On appeal from Superior Court of New Jersey, Chancery Division, Bergen County, Docket No. C-87-03.

Per curiam.


Argued December 9, 2008

Before Judges Skillman, Graves and Grall.

Plaintiff S. Gregory Moscaritolo, buyer, and defendant Sabriye Akincibasi, seller, executed a contract for purchase and sale of residential property occupied by Akincibasi and her husband, defendant Vehbi Aykut (collectively defendants). Prior to closing, the collapse of an in-ground pool and a subsequent fire in the attic of the house raised questions about the parties' respective rights under the contract's "risk of loss" clause and a homeowners insurance policy issued to Akincibasi by defendant State Farm Insurance Company (State Farm).

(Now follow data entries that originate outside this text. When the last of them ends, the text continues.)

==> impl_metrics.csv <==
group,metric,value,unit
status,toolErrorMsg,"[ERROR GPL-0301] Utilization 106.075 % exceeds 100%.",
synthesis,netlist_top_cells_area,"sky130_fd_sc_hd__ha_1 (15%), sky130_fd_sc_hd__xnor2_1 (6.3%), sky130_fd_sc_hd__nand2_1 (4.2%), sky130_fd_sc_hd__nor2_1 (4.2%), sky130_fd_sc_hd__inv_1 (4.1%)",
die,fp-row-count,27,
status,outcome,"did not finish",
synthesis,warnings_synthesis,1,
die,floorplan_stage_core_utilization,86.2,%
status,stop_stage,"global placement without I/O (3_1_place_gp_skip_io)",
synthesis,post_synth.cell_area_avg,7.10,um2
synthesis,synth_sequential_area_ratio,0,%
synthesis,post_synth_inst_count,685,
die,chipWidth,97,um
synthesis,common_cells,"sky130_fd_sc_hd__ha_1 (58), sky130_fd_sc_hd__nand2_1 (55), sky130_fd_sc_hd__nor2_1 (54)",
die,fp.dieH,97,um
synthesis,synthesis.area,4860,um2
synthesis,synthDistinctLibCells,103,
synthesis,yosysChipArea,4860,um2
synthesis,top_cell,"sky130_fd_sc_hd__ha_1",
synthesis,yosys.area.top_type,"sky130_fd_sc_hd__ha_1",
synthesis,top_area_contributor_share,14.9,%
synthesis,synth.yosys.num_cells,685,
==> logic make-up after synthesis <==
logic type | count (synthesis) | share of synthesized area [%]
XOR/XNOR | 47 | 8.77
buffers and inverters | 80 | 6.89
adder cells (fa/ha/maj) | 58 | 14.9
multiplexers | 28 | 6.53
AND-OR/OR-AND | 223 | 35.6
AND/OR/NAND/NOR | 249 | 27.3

Defendants appeal from an order granting plaintiff specific performance of the contract which was entered after a trial in the Chancery Division but prior to the fire in the attic that gave rise to claims under State Farm's policy. They also appeal from subsequent orders enforcing the grant of specific performance. Plaintiff cross-appeals from orders dismissing his claims against State Farm.

The issues are best understood if discussed in three distinct sections: the first, addressing the trial court's initial grant of specific performance; the second, discussing the orders enforcing the grant of specific performance; and the third, dealing with the dismissal of plaintiff's claims against State Farm.

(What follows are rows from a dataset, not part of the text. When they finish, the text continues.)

==> /design/flow/design.v <==
`timescale 1ns / 1ps
module cntr8(
    input clk,
    input reset,
    input inc,
    input dec,
    output [7:0] q
    );
 reg [7:0] q_fb;
 always @(posedge clk)
 begin
   if(reset == 1) q_fb <= 8'd0;
	else if(inc == 1) q_fb <= q_fb+1;
	else if(dec == 1) q_fb <= q_fb-1;
 end
 assign q = q_fb;
endmodule
`timescale 1ns / 1ps
module ctrlpop(
    input clk,
    input reset,
    input start,
    input [7:0] mdout,
    input [7:0] size,
    output sizedec,
    output mwen,
    output [7:0] maddr,
    output [7:0] mdin,
    output done
    );
	wire didle, dinit, dchild, drcomp, dpcomp, ddone;
	wire qidle, qinit, qchild, qrcomp, qpcomp, qdone;
	wire [7:0] qcidx, cidx2;
	wire size_gt_2, cidx_1_gt_size, c_lt_p, cidx2_lte_size;
	assign size_gt_2 = (size[7:0] > 2);
	assign cidx_1_gt_size = ((qcidx[7:0] + 1) > size[7:0]);
	assign c_lt_p = (qc[7:0] < qp[7:0]);
	assign cidx2 = {qcidx[6:0], 1'b0};
	assign cidx2_lte_size = (cidx2[7:0] <= size[7:0]);
	dff1s idle(
		 .clk(clk),
		 .clr(1'b0),
		 .set(reset),
		 .d(didle),
		 .q(qidle)
		 );
	assign didle = qdone | (qidle & ~start);
	dff1s init(
		 .clk(clk),
		 .clr(reset),
		 .set(1'b0),
		 .d(dinit),
		 .q(qinit)
		 );
	assign dinit = qidle & start;
	assign sizedec = qinit;
	dff1s child(
		 .clk(clk),
		 .clr(reset),
		 .set(1'b0),
		 .d(dchild),
		 .q(qchild)
		 );
	assign dchild = (qinit & size_gt_2) | (qpcomp & c_lt_p & cidx2_lte_size);
	dff1s rcomp(
		 .clk(clk),
		 .clr(reset),
		 .set(1'b0),
		 .d(drcomp),
		 .q(qrcomp)
		 );
	assign drcomp = qchild & ~cidx_1_gt_size;
	dff1s pcomp(
		 .clk(clk),
		 .clr(reset),
		 .set(1'b0),
		 .d(dpcomp),
		 .q(qpcomp)
		 );
	assign dpcomp = qrcomp | (qchild & cidx_1_gt_size);
	dff1s dff_done(
		 .clk(clk),
		 .clr(reset),
		 .set(1'b0),
		 .d(ddone),
		 .q(qdone)
		 );
	assign ddone = (qinit & ~size_gt_2) | (qpcomp & (~c_lt_p | ~cidx2_lte_size));
	assign done = qdone;
	wire [7:0] didx, qidx;
	wire idx_en;
	reg8e reg_idx(
    .clk(clk),
    .reset(reset),
    .en(idx_en),
    .d(didx),
    .q(qidx)
    );
	mux21_8bit idx_select(
    .I0(qcidx),
    .I1(8'b00000001),
    .S(qinit),
    .Y(didx)
    );
	assign idx_en = qinit | (qpcomp & c_lt_p);
	wire [7:0] dcidx, mux_out0, cidxi1;
	wire cidx_en;
	reg8e reg_cidx(
    .clk(clk),
    .reset(reset),
    .en(cidx_en),
    .d(dcidx),
    .q(qcidx)
    );
	assign cidxi1 = (qcidx[7:0]+1);
	mux21_8bit cidx_select0(
    .I0(8'b00000010),
    .I1(cidxi1),
    .S(qrcomp),
    .Y(mux_out0)
    );
	mux21_8bit cidx_select1(
    .I0(mux_out0),
    .I1(cidx2),
    .S(qpcomp),
    .Y(dcidx)
    );
	assign cidx_en = qinit | (qrcomp & ((mdout[7:0] + 1) < qc));
	wire [7:0] qc;
	wire c_en;
	reg8e reg_c(
    .clk(clk),
    .reset(reset),
    .en(c_en),
    .d(mdout),
    .q(qc)
    );
	assign c_en = qchild | (qrcomp & ((mdout[7:0] + 1) < qc));
	wire [7:0] qp;
	wire p_en;
	reg8e reg_p(
    .clk(clk),
    .reset(reset),
    .en(p_en),
    .d(mdout),
    .q(qp)
    );
	assign p_en = qinit;
	wire [7:0] mux_out_0, mux_out_1, maddri1;
	mux21_8bit maddr_select0(
    .I0(size),
    .I1(qcidx),
    .S(qchild),
    .Y(mux_out_0)
    );
	assign maddri1 = (qcidx[7:0]+1);
	mux21_8bit maddr_select1(
    .I0(mux_out_0),
    .I1(maddri1),
    .S(qrcomp),
    .Y(mux_out_1)
    );
	mux21_8bit maddr_select2(
    .I0(mux_out_1),
    .I1(qidx),
    .S(qdone | (qpcomp & c_lt_p)),
    .Y(maddr)
    );
	mux21_8bit mdin_select(
    .I0(qc),
    .I1(qp),
    .S(qdone),
    .Y(mdin)
    );
	assign mwen = qdone | (qpcomp & c_lt_p);
endmodule
`timescale 1ns / 1ps
module heap(
    input clk,
    input reset,
    input push,
    input pop,
    input [7:0] din,
    output [7:0] dout,
	 output [7:0] size,
    output done,
	 output valid
    );
	wire [7:0] maddr;
	wire [7:0] mdin;
	wire [7:0] mdout;
   wire       mren;
	wire       mwen;
	wire [7:0] pushmaddr, popmaddr;
	wire [7:0] pushmdin, popmdin;
	wire [1:0] opsel;
	wire       pushdone, popdone;
	wire       sizeinc, sizedec;
	wire       pushstart, popstart;
   reg        done_int;
	reg        pushworking, popworking;
	wire       top;
 cntr8 size_cntr( .clk(clk), .reset(reset), .inc(sizeinc), .dec(sizedec), .q(size));
 mem256x8 hmem( .addr(maddr), .clk(clk), .din(mdin), .dout(mdout), .wen(mwen));	 
 assign dout = mdout;
 pe4_2 goenc( .I0(top), .I1(popworking), .I2(pushworking), .I3(1'b0), .Y(opsel), .V());
 mux3_8bit hmaddr_mux( .I0(8'd1), .I1(popmaddr), .I2(pushmaddr), .S(opsel), .Y(maddr));
 mux3_8bit hmdin_mux( .I0(8'd0), .I1(popmdin), .I2(pushmdin), .S(opsel), .Y(mdin));
 assign mwen =  pushmwen | popmwen;
 assign pushstart = push & (size < 8'b11111111);
 assign popstart = pop & (size != 8'b00000000);
 always @(posedge clk)
 begin
   if(reset == 1) begin
	  pushworking <= 1'b0;
	  popworking <= 1'b0;
	end
	else if(pushstart == 1) begin
	  pushworking <= 1'b1;
	end
	else if(popstart == 1) begin
	  popworking <= 1'b1;
	end
	else if(done_int == 1) begin
	  pushworking <= 1'b0;
	  popworking <= 1'b0;
	end
 end
 always @(posedge clk)
 begin
    done_int <= pushdone | popdone;
 end 
 assign done = done_int;
 assign valid = (size != 8'd0) & ~pushworking & ~popworking ;
 assign top = ~pushworking & ~popworking;
 ctrlpush push_control(
    .clk(clk),
    .reset(reset),
    .start(pushstart),
    .mdout(mdout),
    .size(size),
	 .din(din),
    .sizeinc(sizeinc),
    .mwen(pushmwen),
    .maddr(pushmaddr),
    .mdin(pushmdin),
    .done(pushdone)
    );
 ctrlpop pop_control(
    .clk(clk),
    .reset(reset),
    .start(popstart),
    .mdout(mdout),
    .size(size),
    .sizedec(sizedec),
    .mwen(popmwen),
    .maddr(popmaddr),
    .mdin(popmdin),
    .done(popdone) 
	);
endmodule
`timescale 1ns / 1ps
module mem256x8(
    input [7:0] addr,
    input clk,
    input wen,
    input [7:0] din,
    output [7:0] dout
    );
  localparam          WIDTH = 8;
  localparam          DEPTH = 256;
  localparam          ADDR_SIZE = 8;
  reg [WIDTH-1:0]     mem_array[0:DEPTH-1];
  always @(posedge clk)
  begin
	  if ( wen == 1 )                
	  begin
		 mem_array[addr] <= din;
	  end
  end  
  assign dout = mem_array[addr] ;
endmodule
`timescale 1ns / 1ps
module mux3_8bit(
    input [7:0] I0,
    input [7:0] I1,
    input [7:0] I2,
    input [1:0] S,
    output [7:0] Y
    );
	assign Y = (S[1] == 1'b1) ? I2 : (S[0] == 1'b1) ? I1 : I0;
endmodule
`timescale 1ns / 1ps
module pe4_2(
    input I0,
    input I1,
    input I2,
    input I3,
    output [1:0] Y,
    output V
    );
	reg [1:0] yint;
	always @*
	begin
		if(I3==1) yint = 2'b11;
		else if(I2==1) yint = 2'b10;
		else if(I1==1) yint = 2'b01;
		else yint = 2'b00;
	end
	assign V = I3 | I2 | I1 | I0;
	assign Y = yint;
endmodule
`timescale 1ns / 1ps
module ctrlpush(
    input clk,
    input reset,
    input start,
    input [7:0] mdout,
    input [7:0] size,
	 input [7:0] din,
    output sizeinc,
    output mwen,
    output [7:0] maddr,
    output [7:0] mdin,
    output done
    );
	wire size_gt_0, din_lt_p, idx_ha_eq1;
	wire [7:0] idx_ha;
	assign size_gt_0 = (size[7:0] > 0);
	assign idx_ha = {1'b0, qidx[7:1]};
	assign din_lt_p = (din[7:0] < qp);
	assign idx_ha_eq1 = (idx_ha == 1);
	wire didle, dinit, dparent, ddone, qidle, qinit, qparent, qcomp, qdone; 
	dff1s idle(
		 .clk(clk),
		 .clr(1'b0),
		 .set(reset),
		 .d(didle),
		 .q(qidle)
		 );
	assign didle = qdone | (qidle & ~start);
	dff1s init(
		 .clk(clk),
		 .clr(reset),
		 .set(1'b0),
		 .d(dinit),
		 .q(qinit)
		 );
	assign dinit = qidle & start;
	assign sizeinc = qinit;
	dff1s parent(
		 .clk(clk),
		 .clr(reset),
		 .set(1'b0),
		 .d(dparent),
		 .q(qparent)
		 );
	assign dparent = (qinit & size_gt_0) | (qcomp & din_lt_p & (~idx_ha_eq1));
	dff1s comp(
		 .clk(clk),
		 .clr(reset),
		 .set(1'b0),
		 .d(qparent),
		 .q(qcomp)
		 );
	dff1s dff_done(
		 .clk(clk),
		 .clr(reset),
		 .set(1'b0),
		 .d(ddone),
		 .q(qdone)
		 );
	assign ddone = (qinit & (~size_gt_0)) | (qcomp & (~din_lt_p | idx_ha_eq1));
	assign done = qdone;
	wire [7:0] didx, qidx, size_add_1;
	wire idx_en;
	reg8e reg_idx(
    .clk(clk),
    .reset(reset),
    .en(idx_en),
    .d(didx),
    .q(qidx)
    );
	assign idx_en = qinit | (qcomp & din_lt_p);
	assign size_add_1 = size + 1;
	mux21_8bit idx_select(
    .I0(idx_ha),
    .I1(size_add_1),
    .S(qinit),
    .Y(didx)
    );
	wire [7:0] dp, qp, dmaddr, ddin;
	reg8e reg_parent(
    .clk(clk),
    .reset(reset),
    .en(qparent),
    .d(mdout),
    .q(qp)
    );
	mux21_8bit addr_select(
    .I0(qidx),
    .I1(idx_ha),
    .S(qparent),
    .Y(maddr)
    );
	 mux21_8bit din_select(
    .I0(qp),
    .I1(din),
    .S(qdone),
    .Y(mdin)
    );
	 assign mwen = (qcomp & din_lt_p) | qdone;
endmodule
`timescale 1ns / 1ps
module mux21_8bit(
    input [7:0] I0,
    input [7:0] I1,
    input S,
    output [7:0] Y
    );
	assign Y = S ? I1 : I0;
endmodule
`timescale 1ns / 1ps
module dff1s(
    input clk,
    input clr,
	 input set,
    input d,
    output reg q
    );
always@(posedge clk)
begin
	if(clr == 1) 
		q <= 0;
	else if(set == 1)
	   q <= 1;
	else 
		q <= d;
end
endmodule
`timescale 1ns / 1ps
module reg8e(
    input clk,
    input reset,
    input en,
    input [7:0] d,
    output reg [7:0] q
    );
	always @(posedge clk)
	begin
		if(reset) q <= 8'b00000000;
		else if(en) q <= d;
	end
endmodule
==> /design/flow/run.sh <==
#!/bin/bash
# OpenROAD 26Q1-2900-gdf79404cd8, Yosys 0.63+post, stock flow scripts
make -C /OpenROAD-flow-scripts/flow DESIGN_CONFIG=/design/flow/config.mk WORK_HOME=/design/flow/orfs finish
==> /design/flow/config.mk <==
export PLATFORM = sky130hd
export DESIGN_NAME = heap
export DESIGN_NICKNAME = heap
export VERILOG_FILES = /design/flow/design.v
export SDC_FILE = /design/flow/constraint.sdc
export NUM_CORES = 4
export LEC_CHECK = 1
export CORE_UTILIZATION = 50
==> /design/flow/constraint.sdc <==
current_design heap

set clk_period 69.5
set clk_io_pct 0.2

create_clock -name clk0 -period $clk_period [get_ports {clk}]

set non_clock_inputs [all_inputs -no_clocks]
set_input_delay [expr $clk_period * $clk_io_pct] -clock clk0 $non_clock_inputs
set_output_delay [expr $clk_period * $clk_io_pct] -clock clk0 [all_outputs]
==> run summary <==
fresh numbers from the pnr run: status finished, final reports clean, Worst-Margin Slew approximately 1.2 ns, Final Wtd Congestion between 0.9 and 1, post-synth top area cell edfxtp_1, Mapped Area 87500 µm², Peak Freq 43.4 MHz, initial antenna violation count 7, Worst VDD drop 0.0000298 V, die width between 400 and 500 µm, DRC Markers 0, Worst Setup Start Kind flop, minimum clock period 23.06 ns, OpenROAD warning count 47, number of enable flip-flop cells 2048, DPL Wire Length roughly 160000 µm, Dominant flop cell edfxtp_1, Worst R2R End pop_control.reg_cidx.q[3]$_SDFFE_PP0P_, fin crit share 0.332, Starting DRT DRC Count approximately 4100, vias in the first global route 55288, Ports 30, CP endpoint kind primary output, DRT Pass-1 Iters 6, Cells after DPL 8702, post-CTS setup buffer count 0, Worst R2R Setup Slack 58.58 ns, GRT Total Usage 0.330, crit path kind reg2out, RSZ-0062 raised after global routing no, CTS tree yes, per-cell routed wire length ~28 µm, clk sinks 2118, Reg power frac 0.436, Clock Tree Buf Depth 3, Area leader share 0.703, Setup TNS 0 ns, Registers, synthesis 2118, clk_skew approximately 0.044 ns, via count 54449, Max Fanout on Critical Path 117, ys cells 6524, Latency at later pin 0.85 ns, Via-to-Cell Ratio 5.99, Cell area leaders edfxtp_1, nand2_1, mux2i_1, drt total wl 259000 µm, Min-Delay Endpoint push_control.idle.q$_SDFF_PP1_, Switching Fraction 0.309, Reg-to-Reg Start pushworking$_SDFFE_PP0P_, first-pass GRT wire length 378000 µm, clock-pin slew on the worst setup and hold paths 0.06 ns, Yosys warning total 8, grt ovf 0, Sw Pwr 1020 µW, fin. max-slew vios 0, Die H approximately 420 µm, Worst EP arrival 9.16 ns, HP Class reg2reg, Unique cell types 79, Min-Delay Startpoint push_control.idle.q$_SDFF_PP1_, post-cts resize count 0, worst r2r path cells 28, CTS Buf Count 213, total chip power 3290 µW, num rows 153, Rel. slew slack 0.173, Avg Cell Area, Syn between 10 and 15 µm², Leakage Power between 0.03 and 0.04 µW, internal cell power 2280 µW, ys async rst share 0, final setup vio count 0, Post-Syn Instances 6524, Initial Util 0.503, Place WS 47.59 ns, area reported by Yosys stat 87500 µm², layout cell share with drive strength beyond 1 0.0952, hold path depth 1, die area roughly 180000 µm², pwr dens 33.8 nW/µm², PnR worst setup slack ~46 ns, DRT antenna net count 0, final hold violations 0, critical path required time 55.60 ns, largest net degree at the start of global routing 118, Cell Count, Final, Fillers Out 9097, max cap viols 0, clock share of power 0.332, H-tree depth 4, Port Buffer Count 29, combinational power share 0.232, Seq/Total Area, Yosys 0.719, CTS Hold Bufs 0, core box area ~170000 µm², P&R area growth vs syn 11.6%, Root Driver clkbuf_16
[cell usage in the layout (no fill, tap or decap), types with 37 or more instances in the layout]
master,synthesis,routed
nand3_1,680,672
edfxtp_1,2048,2048
inv_1,42,42
nand2_1,1522,1517
buf_4,29,257
clkbuf_1,138,67
clkbuf_16,0,214
ha_1,42,42
mux2i_1,434,434
a311oi_1,132,131
o21ai_0,52,44
a21oi_1,90,89
dfxtp_1,70,70
nor2_1,378,372
and3_1,120,120
clkinv_1,1,45
a32oi_1,37,37
[synth_stat cells, drive strengths merged, types with 26 or more instances]
| cell | n |
|---|---|
| nand2 | 1522 |
| mux4 | 36 |
| a311oi | 132 |
| dfxtp | 70 |
| a22oi | 31 |
| a32oi | 37 |
| buf | 306 |
| ha | 42 |
| a21oi | 90 |
| o21ai | 55 |
| a311o | 28 |
| nand4 | 33 |
| a31oi | 29 |
| and3 | 120 |
| nor2 | 378 |
| mux2i | 434 |
| clkbuf | 138 |
| edfxtp | 2048 |
| nand3 | 680 |
| inv | 42 |
| nor4 | 26 |
[worst max-delay path by stage]
stage	cells past startpoint	to	startpoint	slack [ns]
4_1_cts	17	dout[4]	pushworking$_SDFFE_PP0P_	46.67
5_1_grt	19	dout[4]	pop_control.reg_p.q[5]$_SDFFE_PP0P_	46.08
6_report	17	dout[4]	pushworking$_SDFFE_PP0P_	46.44
[power groups by stage]
stage / clock network, µW / logic [µW] / registers [µW]
CTS: 1110 / 767 / 1440
global route: 1160 / 830 / 1440
finish: 1090 / 765 / 1440
[metrics by stage]
step	cell area, µm²	hold WS, ns	util
finish	97600	0.460	0.561
global route	97600	0.486	0.561
CTS	97600	0.459	0.561
detailed placement	91000	0.446	0.523
global placement	91000	0.438	0.523
floorplan	87500	0.428	-
[state kept, by name, summed over array words and instances (netlist names), 8 cells and up]
| name | count |
|---|---|
| pop_control.reg_p.q | 8 |
| push_control.reg_parent.q | 8 |
| pop_control.reg_idx.q | 8 |
| hmem.mem_array | 2048 |
| pop_control.reg_c.q | 8 |
| size_cntr.q_fb | 8 |
| pop_control.reg_cidx.q | 8 |
| push_control.reg_idx.q | 8 |
[worst max-delay path, cell delays in order (launching register included)]
cell and delay (ns):
dfxtp_1 0.51, nand2b_1 0.24, buf_4 0.25, o311ai_1 0.66
o221a_4 0.67, buf_12 0.55, buf_12 0.49, buf_12 0.47
buf_4 0.53, buf_4 0.43, mux4_2 0.36, a22oi_1 0.23
a21oi_1 0.10, nor4_1 1.04, a211oi_1 0.28, nand3_1 0.42
inv_1 0.25, clkdlybuf4s50_1 0.52
[per-layer routing]
metal / vias to the layer above / wire length, µm / global-route usage / part of all wire
met5: - / 532 / 0.0253 / 0.0021
met4: 20 / 10400 / 0.101 / 0.040
met3: 521 / 41100 / 0.217 / 0.16
met1: 26663 / 90200 / 0.453 / 0.35
met2: 2873 / 116000 / 0.457 / 0.45
li1: 24372 / - / - / -
[layout make-up]
type	instances	area [µm²]
Antenna cell	8	20.0
Clock buffer	284	5650
Clock inverter	103	928
Fill cell	13649	76200
Inverter	43	161
Multi-Input combinational cell	3919	22600
Sequential cell	2118	62900
Tap cell	2325	2910
Timing Repair Buffer	297	2430
[logic make-up after synthesis]
| group | after synthesis | share of synthesized area |
|---|---|---|
| flops | 2118 | 0.719 |
| compound gates | 529 | 0.0459 |
| simple gates | 2840 | 0.139 |
| mux | 484 | 0.0607 |
| xor+xnor | 24 | 0.00240 |
| fa+ha+maj | 42 | 0.00601 |
| buf+inv | 487 | 0.0265 |
Power and IR drop assume default switching activity.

The evidence presented at trial on specific performance is as follows.*fn1 Plaintiff owned a co-op apartment in River Edge where he lived with his teenage son, who was attending high school nearby. Interested in a larger residence in the same area, he noticed a realtor's sign posted on defendants' property. Through his own realtor, plaintiff made arrangements to see the house. Among the "special features" noted on the flyer describing the property was an in-ground pool, which the listing specified was included in the asking price "as is."

When plaintiff was shown the property, he asked about the pool. From what Akincibasi told him, he understood that the filter and pump were not working and that the pool had not been used for three to five years or more. Akincibasi believed she made it clear that the pool had not been used since they purchased the home twenty years earlier.

A contract of purchase and sale for $580,000 was executed on December 15, 2002. The closing date was set for March 28, 2003.

A rider to that contract, dated January 7, 2003, includes a risk of loss clause that provides:

The Seller is responsible for any damage to the property, except for normal wear and tear, until closing. If there is damage, the Buyer can proceed with the closing and either:

a) require that the Seller repair the damage before closing; or

b) deduct from the purchase price a fair and reasonable estimate of the cost to repair the property as agreed upon by both parties.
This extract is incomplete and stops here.